Most aortic aneurysms are fusiform , a shape in which the walls of the aorta bulge outward symmetrically ( Fig. 34.9 ). Less common are saccular aneurysms, in which one wall of the aorta protrudes asymmetrically ( Fig. 34.10 ). Pseudoaneurysms are rare, and unlike true aneurysms, they result from a focal rupture of the aortic wall that is contained either by the remaining adventitia or by surrounding mediastinal structures. Most pseudoaneurysms arise at sites of penetrating atherosclerotic ulcers (see later Fig. 34.17 ), surgical anastomoses, or sites of prior surgical cannulation.
Of thoracic aortic aneurysms, those involving the aortic root or ascending aorta are most common (60%), followed by the descending aorta (40%), the aortic arch (10%), or the thoracoabdominal aorta (10%); the percentages add up to greater than 100% because, although most aneurysms are localized, some extend across more than one segment, such as ascending aortic aneurysms that extend into the arch. Moreover, patients with aneurysms in one segment of the aorta may develop discrete aneurysms elsewhere in the aorta; consequently, when an aortic aneurysm is first detected, one should image the remainder of the thoracic and abdominal aorta to see that there are no unrecognized aneurysms elsewhere. However, given the limitations of echocardiographic imaging, surveillance of the entire aorta is best performed using either CT or MRI.

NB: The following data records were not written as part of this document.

===== config.mk =====
export PLATFORM = sky130hd
export DESIGN_NAME = pipe_reg_chain
export DESIGN_NICKNAME = d
export VERILOG_FILES = /design/src/rtl/pipe_reg_chain.sv
export SDC_FILE = /design/constraint.sdc
export NUM_CORES = 1
export LEC_CHECK = 0
export BUFFER_PORTS_ARGS = -buffer_cell sky130_fd_sc_hd__buf_2
export CAP_MARGIN = 20
export CORE_ASPECT_RATIO = 1.25
export CORE_MARGIN = 1
export CORE_UTILIZATION = 51
export DETAILED_ROUTE_END_ITERATION = 8
export HOLD_SLACK_MARGIN = 0.12
export PLACE_DENSITY = 0.71
export SYNTH_ARGS = -nofsm -noshare
export SYNTH_HDL_FRONTEND = slang
export SYNTH_SLANG_ARGS = --single-unit

===== constraint.sdc =====
create_clock -name clk -period 4 [get_ports clk]
set_clock_uncertainty 0.15 [all_clocks]
set_input_delay 0 -clock clk [delete_from_list [all_inputs] [get_ports clk]]
set_output_delay 0 -clock clk [all_outputs]
set_load 0.01 [all_outputs]

===== src/rtl/pipe_reg_chain.sv =====
// pipe_reg_chain: elastic chain of DEPTH valid/ready register stages with
// bubble collapsing, stall hold, synchronous flush and a registered occupancy.
// Ports: clk, reset (async, active-low), flush, in_valid/in_ready/in_data,
//   out_valid/out_ready/out_data, occupancy (popcount of stage valids).
// Option: define PIPE_STALL_CNT_EN to add stall_cnt (saturating count of
//   cycles with out_valid=1 and out_ready=0; cleared only by reset).
module pipe_reg_chain #(
    parameter int WIDTH = 64,
    parameter int DEPTH = 3,
    localparam int OW = $clog2(DEPTH + 1)
) (
    input  logic             clk,
    input  logic             reset,
    input  logic             flush,
    input  logic             in_valid,
    output logic             in_ready,
    input  logic [WIDTH-1:0] in_data,
    output logic             out_valid,
    input  logic             out_ready,
    output logic [WIDTH-1:0] out_data,
    output logic [OW-1:0]    occupancy
`ifdef PIPE_STALL_CNT_EN
    ,
    output logic [31:0]      stall_cnt
`endif
);

    if (DEPTH < 1) begin : g_bad_depth
        $error("pipe_reg_chain: DEPTH must be >= 1");
    end

    logic [DEPTH-1:0] valid_q;
    logic [WIDTH-1:0] data_q [DEPTH];
    logic [DEPTH-1:0] rdy;
    logic [DEPTH-1:0] valid_d;
    logic [DEPTH-1:0] load;
    logic [OW-1:0]    occ_q;
    logic             all_v;

    function automatic logic [OW-1:0] popcnt(input logic [DEPTH-1:0] v);
        logic [OW-1:0] n;
        n = '0;
        for (int i = 0; i < DEPTH; i++) begin
            n = n + OW'(v[i]);
        end
        return n;
    endfunction

    // A stage can advance when it or any stage downstream holds a bubble,
    // or the consumer takes the last word. Flattened form of the ready
    // ripple rdy[i] = !valid[i] | rdy[i+1], rdy[DEPTH] = out_ready.
    always_comb begin
        rdy   = '0;
        all_v = 1'b1;
        for (int i = DEPTH - 1; i >= 0; i--) begin
            all_v  = all_v & valid_q[i];
            rdy[i] = out_ready | ~all_v;
        end
    end

    always_comb begin
        valid_d = valid_q;
        load    = '0;
        if (flush) begin
            valid_d = '0;
        end else begin
            for (int i = 0; i < DEPTH; i++) begin
                if (rdy[i]) begin
                    valid_d[i] = (i == 0) ? in_valid : valid_q[i-1];
                    load[i]    = valid_d[i];
                end
            end
        end
    end

    always_ff @(posedge clk or negedge reset) begin
        if (!reset) begin
            valid_q <= '0;
            occ_q   <= '0;
            for (int i = 0; i < DEPTH; i++) begin
                data_q[i] <= '0;
            end
        end else begin
            valid_q <= valid_d;
            occ_q   <= popcnt(valid_d);
            // Data only moves with a valid source; bubbles leave it as is.
            for (int i = 0; i < DEPTH; i++) begin
                if (load[i]) begin
                    data_q[i] <= (i == 0) ? in_data : data_q[i-1];
                end
            end
        end
    end

    assign in_ready  = rdy[0] & ~flush;
    assign out_valid = valid_q[DEPTH-1];
    assign out_data  = data_q[DEPTH-1];
    assign occupancy = occ_q;

`ifdef PIPE_STALL_CNT_EN
    always_ff @(posedge clk or negedge reset) begin
        if (!reset) begin
            stall_cnt <= '0;
        end else if (out_valid && !out_ready && stall_cnt != '1) begin
            stall_cnt <= stall_cnt + 32'd1;
        end
    end
`endif

endmodule


==> results.md, run 1 <==
- Core area: 15500 um^2
- # Max-Cap Violations: 0
- Startpoint types: flip-flop
- # setup viols final: 0
- Worst-path clk slew: 0.07 ns
- Async set-or-reset flop fraction in the synthesized netlist: 1.00
- Vias: 4135
- Syn Inst Count: 488
- Share of cells above drive strength 1: 0.568
- Post-synthesis average cell area: 16.5 um^2
- CTS tree: yes
- WL/cell: 16.2 um
- Worst r2r src: valid_q[1]$_DFF_PN0_
- Register area share after synthesis: 0.611
- GRT Overall Usage: 0.185
- Via density: 4.83
- Slowest cell delay on critical path: 0.83 ns
- Ant. Diodes: 0
- Reg2reg setup slack: 1.38 ns
- Height of the die: 143 um
- Count of cell types in the netlist: 15
- DIE AREA: 16300 um^2
- Max Fanout on Critical Path: 47
- Syn Std Cell Area: 8070 um^2
- Crit. Startpoint: valid_q[1]$_DFF_PN0_
- Fmax achieved: 382 MHz
- Final Max Tran Viols: 0
- Starting Density: 0.521
- Worst setup path endpoint: data_q[141]$_DFFE_PN0P_
- Slowest cell on crit path: or3b_4
- Critical path class: reg2reg
- Vias in the first global route: 4477
- GR Util met3: 0.0518
- Count of yosys warnings during synthesis: 0
- 1st-iter DRT viols: 127
- Fin crit share: 0.654
- Routed Antenna Nets: 0
- I/O pins: 137
- Die W: 115 um
- HP Class: in2async
- Root Driver: clkbuf_16
- Initial antenna violation count: 0
- Syn nets: 558
- Row count: 51
- H-tree depth: 4
- Reg2reg path depth: 4
- Crit path required time: 4.16 ns
- GR Overflow Total: 0
- Cts repair resizes: 0
- CP Capture Type: flip-flop
- Clock sinks: 197
- VDD IR max: 0.323 mV
- Ys flop type: dfrtp_1
- Num CTS Buffers: 17
- Met1 usage: 0.229
- Crit path time final: 2.62 ns
- Worst-Skew Late Latency: 0.42 ns
- P per Cell Area: 589 nW/um^2
- Hpwl dp: 8180 um
- Post-synthesis register bit count: 197
- Crit-path cells: and4b_1, or3b_4, buf_4, mux2_4
- EDFF count, synth: 0
- Met2 Track Usage GR: 0.307
- Gpl congestion: 0.706
- Busiest grt layer: met2
- Worst flop-to-flop path endpoint: data_q[141]$_DFFE_PN0P_
- WP data arrival: 2.77 ns
- Area delta synth->final: 20.1%
- Worst setup margin: 1.38 ns
- Layout Nets: 701
- DRT Pass-1 Iters: 4
- Hold Fails Final Rpt: 0
- Filler Cells Inserted: 1157
- Pin count of the biggest net entering global routing: 126
- First-pass GRT wire length: 22700 um
- Slew @ Worst Pin: 1.08 ns
- Final WL: 13900 um
- Slew headroom: 0.283
- Post-route DRC: 0
- Status: complete, no violations
- Fin Setup TNS: 0 ns
- Worst hold slack: 0.116 ns
- LEAKAGE: 4.70 nW
- I/O Buffers: 136
- Unrepaired setup endpoints after global routing: false
- CTS max path bufs: 2
- Placement Setup Slack: 1.36 ns
-- per-layer routing --
metal,part of all wire,routed length (um)
met1,0.43,5910
met2,0.51,7140
met3,0.044,617
met4,0.016,227
met5,0,0
-- synthesized netlist by cell type, types with 6 or more instances --
cell type | instances | area (um^2)
mux2_2 | 132 | 1490
buf_4 | 65 | 488
buf_6 | 12 | 135
dfrtp_1 | 197 | 4930
mux2_4 | 60 | 901
buf_2 | 8 | 40.0
nor2_1 | 6 | 22.5
-- final cells by class --
cell class                      count  area (um^2)  area share
Multi-Input combinational cell    205         2480       0.256
Timing Repair Buffer              209         1430       0.147
Tap cell                          212          265      0.0274
Sequential cell                   197         4930       0.508
Inverter                            1         3.75    0.000387
Clock inverter                     10         95.1     0.00981
Clock buffer                       22          494      0.0510
-- metrics by stage --
step                      utilization  instances  area, um^2  power (mW)
after floorplan                     -        488        8070        3.90
after global placement          0.542        754        8410        3.96
after detailed placement        0.542        754        8410        4.03
after CTS                       0.625        856        9700        5.78
after global routing            0.625        856        9700        6.01
final                           0.625        856        9700        5.71
-- critical path, delay by kind of cell (launching register included) --
kind          cells  cell delay [ns]
buf+inv           1             0.48
simple gates      2             1.09
flops             1             0.41
mux               1             0.34
-- sequential cells by signal (all words and copies together) (netlist names) --
| signal | count |
|---|---|
| valid_q | 3 |
| out_data | 64 |
| occupancy | 2 |
| data_q | 128 |
-- worst min-delay path by stage --
stage | start | to | slack (ns) | cells after the start
floorplan | reset | data_q[100]$_DFFE_PN0P_ | -0.45 | 0
global placement | reset | out_data[37]$_DFFE_PN0P_ | 0.06 | 1
detailed placement | reset | out_data[37]$_DFFE_PN0P_ | 0.08 | 1
CTS | in_data[42] | data_q[170]$_DFFE_PN0P_ | 0.16 | 3
global route | in_data[37] | data_q[165]$_DFFE_PN0P_ | 0.17 | 3
finish | reset | out_data[33]$_DFFE_PN0P_ | 0.12 | 2
-- where the power goes --
group          internal [mW]  switching [mW]
combinational          0.727           0.494
sequential              2.54           0.267
clock                  0.944           0.735
total                   4.22            1.50
-- repair_timing --
item / 4_1_cts / 5_1_grt
endpoints found under the hold margin: 193 / 0
setup buffers: 0 / 0
hold buffers: 70 / 0
-- cells by family after synthesis --
group,after synthesis,synth area share
and+or+nand+nor,10,0.00697
buffers and inverters,86,0.0826
muxes,192,0.296
adders and majority gates,1,0.00248
DFF,197,0.611
AOI/OAI and AO/OA,2,0.00170
-- placed cells by master (no fill, tap or decap), drive strengths merged --
cell,n
nor2b,1
a211o,1
dfrtp,197
clkinvlp,2
clkbuf,23
nor2,6
dlygate4sd3,70
fa,1
clkinv,6
bufinv,1
a21oi,1
or3b,2
mux2,192
and4b,1
buf,138
inv,2
(Power assumes the default switching activity.)
==> inputs of run 2 (changes only) <==
--- a/config.mk
+++ b/config.mk
@@ -9,10 +9,10 @@
 export CAP_MARGIN = 20
 export CORE_ASPECT_RATIO = 1.25
 export CORE_MARGIN = 1
-export CORE_UTILIZATION = 51
+export CORE_UTILIZATION = 50
 export DETAILED_ROUTE_END_ITERATION = 8
 export HOLD_SLACK_MARGIN = 0.12
-export PLACE_DENSITY = 0.71
+export PLACE_DENSITY = 0.73
 export SYNTH_ARGS = -nofsm -noshare
 export SYNTH_HDL_FRONTEND = slang
 export SYNTH_SLANG_ARGS = --single-unit
==> constraint.sdc (replaced) <==
create_clock -name clk -period 2.3 [get_ports clk]
set_clock_uncertainty 0.15 [all_clocks]
set_input_delay 0 -clock clk [delete_from_list [all_inputs] [get_ports clk]]
set_output_delay 0 -clock clk [all_outputs]
set_load 0.01 [all_outputs]
==> run 2 against run 1 <==
  * Hold slack better by 0.068 ns
  * Sequential share of layout area is 1.2 points lower
  * Sequential cell count stayed put
  * Combinational power is 77% higher
  * Maximum frequency is 22% higher
  * Sequential power is 75% higher
  * Global-route usage is 0.084 points lower
  * Power is 77% higher
  * Via count is 3.6% higher
  * Design area is 2.5% higher
  * Register-to-register slack worse by 1.2 ns
==> results.md, run 2 (same netlist as run 1, synthesis figures left out) <==
- CP delay by family, top: simple AND/OR/NAND/NOR gates
- Placement Setup Slack: 0.322 ns
- CTS max path bufs: 2
- Slew headroom: 0.608
- Slowest cell on crit path: dfrtp_1
- Die W: 116 um
- Crit path required time: 2.46 ns
- Slew @ Worst Pin: 0.588 ns
- Fin Setup TNS: 0 ns
- Post-route DRC: 0
- I/O Buffers: 136
- GRT Overall Usage: 0.184
- Core area: 15700 um^2
- WL/cell: 16.4 um
- GR Overflow Total: 0
- Routed Antenna Nets: 0
- WP data arrival: 2.31 ns
- Final core occ: 0.633
- Most common cell after layout, fill and taps aside: dfrtp_1
- Max Fanout on Critical Path: 4
- Clock sinks: 197
- Row count: 51
- Share of cells above drive strength 1: 0.576
- Final WL: 14300 um
- Height of the die: 144 um
- Slowest cell delay on critical path: 0.42 ns
- Unrepaired setup endpoints after global routing: false
- Hold Fails Final Rpt: 0
- I/O pins: 137
- Buf/Inv on CP: 4
- Status: complete, no violations
- Design area: 9930 um^2
- CP Capture Type: flip-flop
- Hold path depth: 3
- Reg2reg setup slack: 0.16 ns
- Critical path class: reg2reg
- Startpoint types: flip-flop
- Crit path time final: 2.14 ns
- Max FFs per register: 128
- 1st-iter DRT viols: 149
- Worst flop-to-flop path endpoint: data_q[140]$_DFFE_PN0P_
- LEAKAGE: 4.83 nW
- Cell mode on critical path: buf_4
- Hold EP: data_q[173]$_DFFE_PN0P_
- Worst-path clk slew: 0.07 ns
- DIE AREA: 16700 um^2
- Placed Cells incl. Taps: 760
- Vias in the first global route: 4617
- HP Class: in2reg
- Worst r2r src: valid_q[1]$_DFF_PN0_
- Crit. Startpoint: valid_q[1]$_DFF_PN0_
- Root Driver: clkbuf_16
- Final Max Tran Viols: 0
- Num CTS Buffers: 17
- Starting Density: 0.514
- # Max-Cap Violations: 0
- Post-route insts no fill: 873
- Via density: 4.90
- Crit-path cells: and4b_1, or3b_4, buf_6, buf_4, buf_4, buf_4, mux2_4
- Biggest register: data_q
- CTS tree: yes
- First-pass GRT wire length: 22900 um
- Vias: 4282
- Ant. Diodes: 0
- DRT Pass-1 Iters: 4
- Fin crit share: 0.933
- Most frequent cells in the layout: dfrtp_1 (197), buf_2 (135), mux2_2 (132), dlygate4sd3_1 (70), mux2_4 (60)
- Reg2reg path depth: 7
- Initial antenna violation count: 1
- Layout Nets: 718
- H-tree depth: 4
- Pin count of the biggest net entering global routing: 73
- Post-DP Area: 8530 um^2
- Worst setup margin: 0.155 ns
- Fmax achieved: 466 MHz
- P per Cell Area: 1020 nW/um^2
- Area delta synth->final: 23.0%
- Hpwl dp: 8840 um
- VDD IR max: 0.515 mV
- # setup viols final: 0
- Hold_sp: in_data[45]
- Worst-Skew Late Latency: 0.43 ns
- Gpl congestion: 0.687
## run 2: worst min-delay path, cell delays in order
cell           delay, ns
dlygate4sd3_1       0.51
buf_2               0.09
mux2_4              0.12
## run 2: worst max-delay path by stage
stage,endpoint,cells past startpoint
after floorplan,data_q[128]$_DFFE_PN0P_,5
after global placement,data_q[162]$_DFFE_PN0P_,4
after detailed placement,data_q[167]$_DFFE_PN0P_,4
after CTS,data_q[141]$_DFFE_PN0P_,4
after global routing,data_q[140]$_DFFE_PN0P_,7
final,data_q[140]$_DFFE_PN0P_,7
## run 2: layer usage
layer  part of all wire  up-vias  global-route usage
li1                   -     1943                   -
met1               0.43     2223               0.222
met2               0.51       92               0.308
met3              0.042       22              0.0486
met4              0.019        2              0.0823
met5             0.0011        -                   0
## run 2: final cells by class
| type | count | area, um^2 |
|---|---|---|
| fillers | 1167 | 5760 |
| flip-flops and latches | 197 | 4930 |
| multi-input cells | 205 | 2480 |
| repair buffers | 226 | 1640 |
| clock buffers | 22 | 474 |
| well taps | 212 | 265 |
| clock inverters | 10 | 143 |
| inverters | 1 | 3.75 |
## run 2: timing repair
item	CTS	global route
hold endpoints to repair	270	0
setup endpoints to repair	0	7
gates resized for setup	0	3
buffers inserted	0	11
hold buffers	77	0
## run 2: stage by stage
stage / hold slack (ns) / power (mW)
global placement: -0.113 / 6.90
global route: 0.176 / 10.7
CTS: 0.159 / 10.3
finish: 0.185 / 10.1
detailed placement: -0.0927 / 7.05
floorplan: -0.446 / 6.78
## run 2: power breakdown
| group | internal [mW] | leakage (nW) | switching (mW) |
|---|---|---|---|
| Sequential | 4.43 | 2.36 | 0.479 |
| Clock | 1.81 | 0.301 | 1.26 |
| Combinational | 1.29 | 2.17 | 0.873 |
| Total | 7.53 | 4.83 | 2.61 |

The most common known causes of aneurysms of the aortic root and/or ascending aorta are bicuspid aortic valve disease, familial thoracic aortic aneurysm syndrome, Marfan syndrome, and Turner syndrome. Less common connective tissue disorders, such as Loey-Dietz syndrome and Ehlers-Danlos syndrome type IV (vascular type), or systemic arteritides such as giant cell arteritis can cause aneurysms as well. However, the majority of ascending thoracic aortic aneurysms remain idiopathic. Marfan syndrome affects primarily the aortic root with relative sparing of the ascending thoracic aorta ( Fig. 34.11A ), but there is sometimes effacement of the STJ that produces pear-shaped aortic dilatation that is often referred to as annuloaortic ectasia (see Fig. 34.11B ). In patients with bicuspid aortic valves, most often the ascending thoracic aorta alone is dilated (see Fig. 34.11C ), less often the root alone is dilated, and in some cases, both the root and ascending aorta are dilated (see Fig. 34.11D ).